Oxygen gas transfer from the air contained within the acinar lumen to the blood in the capillary sheet of the acinar unit was modeled assuming equilibration of oxygen between the air containing acinar lumen and the blood, containing lumen of the capillary within the capillary sheet. The patient was assumed to be hemodynamically stable, having stable blood pressure and pulse. The Kapitan and Hempleman model was used to calculate the steady-state partial pressures of oxygen (O 2 ) and carbon dioxide (CO 2 ) in each acinus. The partial pressures of O 2 and CO 2 within the gas-containing portion of the pulmonary acinus were calculated assuming the steady-state condition and were set equal to their values of the partial pressures of O 2 and CO 2 within the blood containing lumen at the end of each capillary of the acinar capillary sheet. The pulmonary venous partial pressure of O 2 and CO 2 were calculated averages of end-capillary O 2 and CO 2 contents that were then converted to partial pressures of O 2 and CO 2 .

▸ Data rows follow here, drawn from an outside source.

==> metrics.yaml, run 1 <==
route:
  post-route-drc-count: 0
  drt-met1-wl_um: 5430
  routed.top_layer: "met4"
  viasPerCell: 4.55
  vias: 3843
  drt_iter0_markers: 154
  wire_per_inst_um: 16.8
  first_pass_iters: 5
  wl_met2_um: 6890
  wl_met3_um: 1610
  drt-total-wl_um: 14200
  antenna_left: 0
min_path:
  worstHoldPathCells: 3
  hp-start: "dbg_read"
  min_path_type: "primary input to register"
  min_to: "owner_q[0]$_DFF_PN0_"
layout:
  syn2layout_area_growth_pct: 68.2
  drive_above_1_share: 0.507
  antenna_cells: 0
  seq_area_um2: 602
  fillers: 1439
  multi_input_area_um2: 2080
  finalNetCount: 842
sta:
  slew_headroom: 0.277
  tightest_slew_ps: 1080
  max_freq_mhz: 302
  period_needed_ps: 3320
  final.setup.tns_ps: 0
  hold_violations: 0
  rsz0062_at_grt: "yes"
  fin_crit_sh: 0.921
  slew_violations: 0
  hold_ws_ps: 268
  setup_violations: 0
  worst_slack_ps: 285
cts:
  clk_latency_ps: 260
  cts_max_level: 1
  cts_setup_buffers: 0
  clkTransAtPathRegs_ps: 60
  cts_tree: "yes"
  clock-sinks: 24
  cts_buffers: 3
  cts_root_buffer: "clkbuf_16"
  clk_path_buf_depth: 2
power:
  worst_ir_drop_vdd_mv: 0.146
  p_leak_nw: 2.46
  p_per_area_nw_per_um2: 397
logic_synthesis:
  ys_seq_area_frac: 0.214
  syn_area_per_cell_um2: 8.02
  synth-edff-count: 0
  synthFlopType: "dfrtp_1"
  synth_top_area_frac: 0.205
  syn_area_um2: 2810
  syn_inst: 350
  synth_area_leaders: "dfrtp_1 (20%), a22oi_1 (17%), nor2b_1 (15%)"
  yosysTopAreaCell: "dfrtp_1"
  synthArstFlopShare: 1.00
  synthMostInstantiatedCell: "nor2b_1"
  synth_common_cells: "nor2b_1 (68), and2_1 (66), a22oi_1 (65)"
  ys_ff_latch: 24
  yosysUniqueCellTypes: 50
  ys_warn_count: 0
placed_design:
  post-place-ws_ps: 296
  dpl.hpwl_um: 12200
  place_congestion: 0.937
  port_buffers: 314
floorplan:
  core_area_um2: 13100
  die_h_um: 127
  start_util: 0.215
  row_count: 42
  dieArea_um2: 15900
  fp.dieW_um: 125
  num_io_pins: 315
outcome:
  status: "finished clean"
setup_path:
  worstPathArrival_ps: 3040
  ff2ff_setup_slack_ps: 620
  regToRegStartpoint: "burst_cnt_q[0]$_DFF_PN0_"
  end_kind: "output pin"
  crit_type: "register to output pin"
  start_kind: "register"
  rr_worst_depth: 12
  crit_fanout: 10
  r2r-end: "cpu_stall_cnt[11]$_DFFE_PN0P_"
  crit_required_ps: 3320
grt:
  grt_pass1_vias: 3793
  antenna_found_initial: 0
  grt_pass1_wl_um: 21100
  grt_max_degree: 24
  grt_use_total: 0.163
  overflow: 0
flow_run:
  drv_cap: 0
[config.mk]
export PLATFORM = sky130hd
export DESIGN_NAME = swap_cmd_seq
export DESIGN_NICKNAME = d
export VERILOG_FILES = /design/src/rtl/swap_cmd_pkg.sv /design/src/rtl/sync_rise_det.sv /design/src/rtl/swap_cmd_seq.sv
export SDC_FILE = /design/constraint.sdc
export NUM_CORES = 1
export LEC_CHECK = 0
export ABC_AREA = 0
export BUFFER_PORTS_ARGS = -buffer_cell sky130_fd_sc_hd__buf_2
export CAP_MARGIN = 40
export CORE_MARGIN = 2
export CORE_UTILIZATION = 35
export CTS_CLUSTER_DIAMETER = 50
export DETAILED_ROUTE_END_ITERATION = 7
export MAX_ROUTING_LAYER = met4
export PLACE_DENSITY = 0.57
export REMOVE_ABC_BUFFERS = 1
export SYNTH_ARGS = -nofsm -noshare
export SYNTH_HDL_FRONTEND = slang
export SYNTH_SLANG_ARGS = --single-unit
[constraint.sdc]
create_clock -name clk -period 2.3 [get_ports clk]
set_input_delay 0.115 -clock clk [delete_from_list [all_inputs] [get_ports clk]]
set_output_delay 0.115 -clock clk [all_outputs]
set_load 0.02 [all_outputs]
[src/rtl/swap_cmd_pkg.sv]
// Shared types and constants for the swap register command sequencer.
package swap_cmd_pkg;

    localparam int HCW     = 8;
    localparam int NUM_CMD = 3;

    localparam int CMD_SET1 = 0;
    localparam int CMD_SET2 = 1;
    localparam int CMD_SWAP = 2;

    typedef enum logic {
        IDLE = 1'b0,
        HOLD = 1'b1
    } state_t;

    typedef logic [NUM_CMD-1:0] cmd_vec_t;

    // Lowest index wins, so set1 > set2 > swap falls out of the bit order.
    function automatic cmd_vec_t pick_cmd(input cmd_vec_t cand);
        return cand & (~cand + cmd_vec_t'(1));
    endfunction

endpackage

[src/rtl/sync_rise_det.sv]
// Two-flop synchronizer followed by a rising-edge detector for one async level.
module sync_rise_det (
    input  logic clk,
    input  logic reset,
    input  logic d,
    output logic rise
);

    logic s1, s2, prev;

    always_ff @(posedge clk or negedge reset) begin
        if (!reset) begin
            s1   <= 1'b0;
            s2   <= 1'b0;
            prev <= 1'b0;
        end else begin
            s1   <= d;
            s2   <= s1;
            prev <= s2;
        end
    end

    assign rise = s2 & ~prev;

endmodule
[src/rtl/shift_pkg.sv]
// Shared encodings for the iterative shift unit: FSM states and shift directions.
package shift_pkg;

   typedef enum logic [1:0] {
      S_IDLE  = 2'd0,
      S_SHIFT = 2'd1,
      S_DONE  = 2'd2
   } state_t;

   localparam logic SH_LEFT = 1'b0;
   localparam logic SH_ASR  = 1'b1;

endpackage

[src/rtl/iterative_shift_unit_shift_array.sv]
// ShiftArray: single-step shifter, logical left (zero fill) or arithmetic right (sign fill).
module ShiftArray
   import shift_pkg::*;
#(
   parameter int nBit = 16
) (
   input  logic [nBit-1:0] i_a,
   input  logic            i_dir,
   output logic [nBit-1:0] o_y
);

   logic signed [nBit-1:0] w_a_s;

   assign w_a_s = $signed(i_a);
   assign o_y   = (i_dir == SH_ASR) ? $unsigned(w_a_s >>> 1) : {i_a[nBit-2:0], 1'b0};

endmodule

[src/rtl/iterative_shift_unit.sv]
// Multi-cycle shift-by-N controller: iterates ShiftArray once per clock with a start/done handshake.
module iterative_shift_unit
   import shift_pkg::*;
#(
   parameter int nBit = 16,
   parameter int SHW  = 4
) (
   input  logic            clk,
   input  logic            rst,
   input  logic            start,
   input  logic [nBit-1:0] In,
   input  logic [SHW-1:0]  shamt,
   input  logic            sh_cond,
   output logic [nBit-1:0] result,
   output logic            busy,
   output logic            done
);

   state_t          r_state, w_state_nxt;
   logic [nBit-1:0] r_acc, w_acc_nxt;
   logic [SHW-1:0]  r_count, w_count_nxt;
   logic            r_dir, w_dir_nxt;
   logic [nBit-1:0] r_result, w_result_nxt;
   logic [nBit-1:0] w_shifted;

   ShiftArray #(.nBit(nBit)) u_shift_array (
      .i_a   (r_acc),
      .i_dir (r_dir),
      .o_y   (w_shifted)
   );

   always_comb begin
      w_state_nxt  = r_state;
      w_acc_nxt    = r_acc;
      w_count_nxt  = r_count;
      w_dir_nxt    = r_dir;
      w_result_nxt = r_result;
      case (r_state)
         S_IDLE: begin
            if (start) begin
               w_acc_nxt   = In;
               w_count_nxt = shamt;
               w_dir_nxt   = sh_cond;
               if (shamt != '0) begin
                  w_state_nxt = S_SHIFT;
               end else begin
                  w_state_nxt  = S_DONE;
                  w_result_nxt = In;
               end
            end
         end
         S_SHIFT: begin
            w_acc_nxt   = w_shifted;
            w_count_nxt = r_count - SHW'(1);
            // The last step lands on the same edge that enters DONE, so capture the shifter output directly.
            if (r_count == SHW'(1)) begin
               w_state_nxt  = S_DONE;
               w_result_nxt = w_shifted;
            end
         end
         S_DONE: begin
            w_state_nxt = S_IDLE;
         end
         default: begin
            w_state_nxt = S_IDLE;
         end
      endcase
   end

   always_ff @(posedge clk) begin
      if (rst) begin
         r_state  <= S_IDLE;
         r_acc    <= '0;
         r_count  <= '0;
         r_dir    <= SH_LEFT;
         r_result <= '0;
      end else begin
         r_state  <= w_state_nxt;
         r_acc    <= w_acc_nxt;
         r_count  <= w_count_nxt;
         r_dir    <= w_dir_nxt;
         r_result <= w_result_nxt;
      end
   end

   assign busy   = (r_state != S_IDLE);
   assign done   = (r_state == S_DONE);
   assign result = r_result;

endmodule

[config.mk]
export PLATFORM = sky130hd
export DESIGN_NAME = iterative_shift_unit
export DESIGN_NICKNAME = d
export VERILOG_FILES = /design/src/rtl/shift_pkg.sv /design/src/rtl/iterative_shift_unit_shift_array.sv /design/src/rtl/iterative_shift_unit.sv
export SDC_FILE = /design/constraint.sdc
export NUM_CORES = 1
export LEC_CHECK = 0
export CAP_MARGIN = 20
export CORE_ASPECT_RATIO = 0.5
export CORE_MARGIN = 2
export CORE_UTILIZATION = 54
export DETAILED_ROUTE_END_ITERATION = 6
export PLACE_DENSITY_LB_ADDON = 0.25
export SKIP_LAST_GASP = 1
export SLEW_MARGIN = 20
export SYNTH_ARGS = -nofsm -noshare
export SYNTH_HDL_FRONTEND = slang
export SYNTH_SLANG_ARGS = --single-unit
[constraint.sdc]
create_clock -name clk -period 4.62 [get_ports clk]
set_clock_uncertainty 0.05 [all_clocks]
set_input_delay 0.462 -clock clk [delete_from_list [all_inputs] [get_ports clk]]
set_output_delay 0.462 -clock clk [all_outputs]
set_load 0.01 [all_outputs]
==> metrics, run 1 <==
Die Area between 0.004 and 0.005 mm²; Netlist cell types 30; drt wl/cell 14.1 µm; CTS tree done; Startpoint Class register; dominant synthesized flop cell dfxtp_1; CP required about 4700 ps; port bufs between 40 and 50; Clock Power Share 29.1%; Placer Congestion ~0.81; P_sw 234 µW; drt initial violations 88; vias 1719; Flop pwr share between 40 and 50%; Cell Int Power about 560 µW; sequential area share after synthesis 40.5%; PwrDens ~330 mW/mm²; mux cell area share after synthesis under 10%; mapped cell area just under 0.002 mm²; period utilization between 40% and 50%; FFs w/ async S/R, synth 0%; H-tree levels 2; worst vdd ir about 0.18 mV; DP Wirelength around 2900 µm; met1 Use GR a little over a quarter; Die W 88.5 µm; TritonRoute pass-1 iters 4; met2 GRT Util approximately 41%; setup TNS 0 ps; core area between 0.003 and 0.004 mm²; class of the worst hold path register to register; Cell Rows 15; layout cells sized above 1 under 10%; area leader, netlist dfxtp_1; Mapped Nets 250; Starting Density between 50 and 60%; status finished, final reports clean; switching part of the total about 29%; largest net degree at the start of global routing 40; Post-Synth Simple-Gate Area between 10% and 20%; Final Setup Violations 0; crit-path max FO 28; vias in the first global route between 1.5k and 2k; Post-Synth XOR/XNOR Area 0%; Core Util, Final a little over two thirds; buffer count from post-CTS setup fixing 0; P&R area growth vs syn 23.7%; Die H ~46 µm; Syn Area/Cell roughly 8.6 µm²; first-pass GRT wire length approximately 7000 µm; Slew headroom around 30%; Final nets roughly 290; top cells by area, synth dfxtp_1, o211ai_1, nand2_1, a21oi_1, mux2i_1; largest family of logic cells by synthesized area compound AO/OA/AOI/OAI gates; FF+latch count, synth 39; antenna violations before repair 0; Routed Antenna Nets 0; CTS hold repair buffers 0; synth warn 0; Clk pin slew, worst setup/hold paths roughly 70 ps; Arr. time, crit path approximately 2400 ps; top cell type's share of synthesized area approximately two fifths; clock root buffer master clkbuf_8; # Max-Cap Violations 0; post-CTS sizing 0; Adder-Cell Fraction of Synth Area 1.30%; Setup CP Type register to register; gr busiest metal met2; final count of hold timing violations 0; power share of the combinational group between 20% and 30%; RSZ-0062 raised after global routing no; compound-gate portion of the synthesized area a little over a quarter; Post-Synthesis Cells 224; Global Route met3 Usage 6.99%; I/O pins between 40 and 50; Critical Path Sink Type register; Total Wirelength 4380 µm; leakage power approximately 0.00079 µW; DR vias/cell around 5.5; Final Max Slew Viols 0; Post-synth EDFFs 0; Filler Cells Inserted around 290; min Tclk post-route 2260 ps; Num CTS Buffers 5; Clock Path Buffers 2; drc violations 0; total grt overflow 0; antenna fix cells 0; CTS Sinks 39; clk_lat worst skew just under 300 ps; Max Freq around 440 MHz; Worst R2R Setup Slack approximately 2400 ps; GR Util All Layers between 20 and 25%; Worst-Margin Slew 1050 ps
## final timing paths
path | startpoint | endpoint | cells past startpoint
setup / recovery | r_state[0] | result[4] | 5
setup reg to reg | r_state[0] | result[4] | 5
hold / removal | result[2] | result[2] | 2
hold reg to reg | result[2] | result[2] | 2
## through the flow
step | power (µW) | cells | hold WS (ps) | cell area [µm²] | worst slack, ps
floorplan | 516 | 224 | 391 | 1930 | 2850
global placement | 566 | 303 | 390 | 2290 | 2240
detailed placement | 570 | 303 | 394 | 2290 | 2210
CTS | 802 | 310 | 412 | 2380 | 2410
global route | 840 | 310 | 423 | 2380 | 2180
finish | 798 | 310 | 412 | 2380 | 2360
## registers in the layout (all words and copies together), names as in the netlist
signal,flops
r_acc,16
result,16
r_count,4
r_state,2
r_dir,1
## area by class of cell
type / instances / area (µm²) / area share [%]
tap: 51 / 63.8 / 2.68
timing repair buffer: 45 / 440 / 18.5
clock inverter: 1 / 5.00 / 0.210
inverter: 4 / 15.0 / 0.630
sequential: 39 / 781 / 32.8
multi-input combinational: 164 / 995 / 41.8
clock buffer: 6 / 82.6 / 3.47
## placed cells by master (no fill, tap or decap)
cell type	Yosys	final
or3b_2	1	1
clkinv_2	0	1
nor2b_1	2	1
nand2_1	49	49
a21oi_1	34	34
o22a_2	1	1
o21bai_1	1	1
a21oi_2	2	2
o22ai_4	1	1
nor3_1	2	2
clkdlybuf4s50_1	0	41
nor2b_2	0	1
a211oi_1	4	4
clkbuf_8	5	6
dfxtp_1	39	39
ha_1	2	2
or3b_1	1	1
mux2i_1	15	15
a32oi_1	1	1
o22ai_1	1	1
and3_1	1	1
or2b_4	1	1
a22oi_1	1	1
o211ai_1	32	32
or2_2	1	1
or3_1	1	1
buf_4	1	4
or4_4	1	1
inv_1	4	4
nor2_1	9	9
## metal layers
layer  vias to the layer above  wire, µm
li1                        867         -
met1                       799      2060
met2                        48      2080
met3                         5       217
met4                         0        29
met5                         -         0
## Yosys cell counts, types with 4 or more instances
cell type,count
inv_1,4
mux2i_1,15
o211ai_1,32
nand2_1,49
dfxtp_1,39
buf_2,4
clkbuf_1,5
a21oi_1,34
a211oi_1,4
nor2_1,9
clkbuf_8,5
## cells by family after synthesis
group	after synthesis
compound gates	78
fa+ha+maj	2
buf+inv	21
flops	39
mux	15
simple gates	69
## power by group through the flow
stage / Combinational, µW / Sequential [µW] / Clock (µW)
final: 174 / 391 / 232
after global routing: 193 / 394 / 253
after CTS: 174 / 390 / 238
after detailed placement: 173 / 398 / 0
after global placement: 169 / 396 / 0
after floorplan: 128 / 389 / 0
## worst max-delay path, stage by stage, from the launching register on
cell      delay [ps]
dfxtp_1          470
nor2b_2          900
buf_4            390
nand2_1          120
o211ai_1         100
a21oi_1           90
Note: power is estimated with default switching activity, not from simulation.
==> run 2, diff against run 1 <==
--- a/config.mk
+++ b/config.mk
@@ -8,7 +8,7 @@
 export CAP_MARGIN = 20
 export CORE_ASPECT_RATIO = 0.5
 export CORE_MARGIN = 2
-export CORE_UTILIZATION = 54
+export CORE_UTILIZATION = 50
 export DETAILED_ROUTE_END_ITERATION = 6
 export PLACE_DENSITY_LB_ADDON = 0.25
 export SKIP_LAST_GASP = 1
==> constraint.sdc (replaced) <==
create_clock -name clk -period 2.3 [get_ports clk]
set_clock_uncertainty 0.05 [all_clocks]
set_input_delay 0.23 -clock clk [delete_from_list [all_inputs] [get_ports clk]]
set_output_delay 0.23 -clock clk [all_outputs]
set_load 0.01 [all_outputs]
==> metrics, run 2 (same netlist as run 1, synthesis figures left out) <==
P&R area growth vs syn 28.1%; crit path cell chain or2_2 > clkdlybuf4s50_1; Cell Rows 15 (unchanged); vias in the first global route 1708 (+4.8%); class of the worst hold path register to register; Final Max Slew Viols 0 (unchanged); vias 1774 (+3.2%); first-pass GRT wire length 7670 µm (+8.6%); leakage power 0.000829 µW (+4.5%); worst reg2reg path startpoint r_count[1]; buffer count from post-CTS setup fixing 0 (unchanged); CP max stage cell clkdlybuf4s50_1; Placer Congestion 0.824 (+1.5%); Clock Path Buffers 2 (unchanged); Buf/Inv on CP 1 (unchanged); Hold WS 407 ps (-4.93 ps); layout cells sized above 1 8.40% (+0.67 points); hold path depth 2 (unchanged); clk_lat worst skew 290 ps (about the same); Reg area 781 µm² (unchanged); Startpoint Class register; final count of hold timing violations 0 (unchanged); Slew headroom 73.0% (+43 points); post-CTS sizing 0 (unchanged); H-tree levels 2 (unchanged); Core Util, Final 69.2% (-0.55 points); min Tclk post-route approximately 1800 ps; setup TNS 0 ps (unchanged); RSZ-0062 raised after global routing no; Multi-input gate area 995 µm² (unchanged); Worst-Margin Slew 405 ps (-641 ps); DP Wirelength 2940 µm (+2.3%); most frequent cells in the layout nand2_1, clkdlybuf4s50_1, dfxtp_1, a21oi_1, o211ai_1; total grt overflow 0 (unchanged); TritonRoute pass-1 iters 4 (unchanged); fin worst setup slack 537 ps (-1820 ps); largest net degree at the start of global routing 51 (+28%); CP required 2020 ps (-2710 ps); GR Util All Layers 22.6% (-0.56 points); CTS Sinks 39 (unchanged); Setup Slack @ Placement 287 ps (-1920 ps); CTS tree done; PwrDens 741 mW/mm² (+120%); Worst R2R Setup Slack 540 ps (-1820 ps); Final Setup Violations 0 (unchanged); Final nets 287 (+0.70%); Critical Path Sink Type primary output; slowest stage delay, CP 520 ps (-380 ps); port bufs 41 (unchanged); clock root buffer master clkbuf_8; crit-path max FO 10 (-64%); Routed Antenna Nets 0 (unchanged); Clk pin slew, worst setup/hold paths 80 ps (about the same); R2R cell count 6 (+1); drt wl/cell 14.6 µm (+3.2%); CTS hold repair buffers 0 (unchanged); antenna violations before repair 0 (unchanged); Setup CP Type register to primary output; drc violations 0 (unchanged); Num CTS Buffers 5 (unchanged); drt initial violations 100 (+14%); Filler Cells Inserted 302 (+4.9%); HP Start result[14]; core area 0.00357 mm² (+4.4%); # Max-Cap Violations 0 (unchanged); delay-heaviest family, CP buffers and inverters; DR vias/cell 5.67 (+2.2%); status finished, final reports clean; Starting Density 54.0% (-2.4 points); Max Freq 567 MHz; worst vdd ir 0.405 mV (+120%); most common cell after layout, fill and taps aside nand2_1; R2R Path End result[10]; Die H 47.9 µm (+3.6%); Total Wirelength 4570 µm (+4.2%); Arr. time, crit path 1480 ps (-890 ps); antenna fix cells 0 (unchanged); Die W 91.8 µm (+3.7%); period utilization approximately 77%; I/O pins 42 (unchanged); Die Area 0.00439 mm² (+7.5%); Hold EP result[14]; total power 1830 µW (+130%)
==> run 2: final cells by class <==
type,instances,area share (%)
tap,51,2.59
clock buffer,6,2.94
clock inverter,2,2.43
sequential,39,31.6
timing repair buffer,47,19.5
inverter,4,0.609
multi-input combinational,164,40.3
==> run 2: through the flow <==
| step | instance area (µm²) | cells |
|---|---|---|
| global route | 2470 | 313 |
| global placement | 2330 | 305 |
| finish | 2470 | 313 |
| floorplan | 1930 | 224 |
| detailed placement | 2330 | 305 |
| CTS | 2470 | 313 |
==> run 2: worst max-delay path by stage <==
stage | from | endpoint | slack [ps] | cells after the start
detailed placement | shamt[2] | result[10] | 290 | 5
floorplan | r_count[1] | result[1] | 640 | 7
finish | r_state[0] | busy | 540 | 2
CTS | r_count[0] | result[10] | 530 | 5
global placement | shamt[1] | result[15] | 320 | 6
global route | r_count[0] | result[15] | 450 | 5
==> run 2: power by group <==
part | switching [µW] | leakage [µW] | internal, µW | total [µW]
registers | 44.1 | 0.000320 | 731 | 775
logic | 197 | 0.000444 | 176 | 373
clock network | 246 | 0.0000654 | 434 | 679
==> run 2: per-layer routing <==
metal	vias up	wire length, µm	track usage [%]
li1	879	-	-
met1	824	2040	26.6
met2	59	2130	40.9
met3	12	317	6.30
met4	0	83	10.4
met5	-	0	0
==> run 2: worst register-to-register path, delay by kind of cell (launching register included) <==
| kind | cells | cell delay (ps) |
|---|---|---|
| AOI/OAI and AO/OA | 2 | 400 |
| adders and majority gates | 1 | 150 |
| buffers and inverters | 1 | 70 |
| DFF | 1 | 320 |
| and+or+nand+nor | 2 | 630 |
[config.mk]
export PLATFORM = sky130hd
export DESIGN_NAME = bp_be_trace_replay
export DESIGN_NICKNAME = d
export VERILOG_FILES = /design/src/rtl/bp_be_trace_pkg.sv /design/src/rtl/bsg_counter_set_down.sv /design/src/rtl/bp_be_trace_replay.sv
export SDC_FILE = /design/constraint.sdc
export NUM_CORES = 1
export LEC_CHECK = 0
export ABC_AREA = 0
export CAP_MARGIN = 15
export CELL_PAD_IN_SITES_DETAIL_PLACEMENT = 0
export CELL_PAD_IN_SITES_GLOBAL_PLACEMENT = 2
export CORE_UTILIZATION = 22
export DETAILED_ROUTE_END_ITERATION = 6
export GPL_TIMING_DRIVEN = 1
export PLACE_DENSITY = 0.83
export SETUP_SLACK_MARGIN = 0.5
export SYNTH_ARGS = -nofsm -noshare
export SYNTH_HDL_FRONTEND = slang
export SYNTH_SLANG_ARGS = --single-unit
[constraint.sdc]
create_clock -name clk_i -period 3.1 [get_ports clk_i]
set_clock_uncertainty 0.1 [all_clocks]
set_input_delay 0.465 -clock clk_i [delete_from_list [all_inputs] [get_ports clk_i]]
set_output_delay 0.465 -clock clk_i [all_outputs]
set_load 0.005 [all_outputs]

The LP perfusion model needed specific boundary conditions set for cardiac output and left atrial pressure ( Box 8.2 ). The LP ventilation model needed specific boundary conditions set for respiratory rate and respiratory tidal volume ( Box 8.2 ). The baseline boundary conditions were estimated by using the patient age, weight, and height to estimate the metabolic rate, oxygen uptake, ventilation rate (or minute ventilation), and cardiac output. The resting respiratory rate was assumed to be 12 breaths per minute, and the resting heart rate was assumed to be 65 beats per minute. Metabolic demand was assumed to stay at a baseline value so that during the simulation of gas exchange, the values of venous O 2 and CO 2 were updated to maintain a constant baseline metabolic rate. The 3D ventilation of the lung was assumed to be constant. Only constant baseline values of cardiac output and minute ventilation were used in the LP model in assessing hypoxemic risk in individual APE patients. The LP model calculated the maximum derangement in arterial blood O 2 and CO 2 values as the hypoxemic risk and hypercapnic risk, respectively. The LP model also assessed the elevation of mean pulmonary artery pressure (mPAP), which provides a direct indication of right ventricular afterload. The increase in right ventricular afterload is what can produce acute right ventricular failure and death in APE.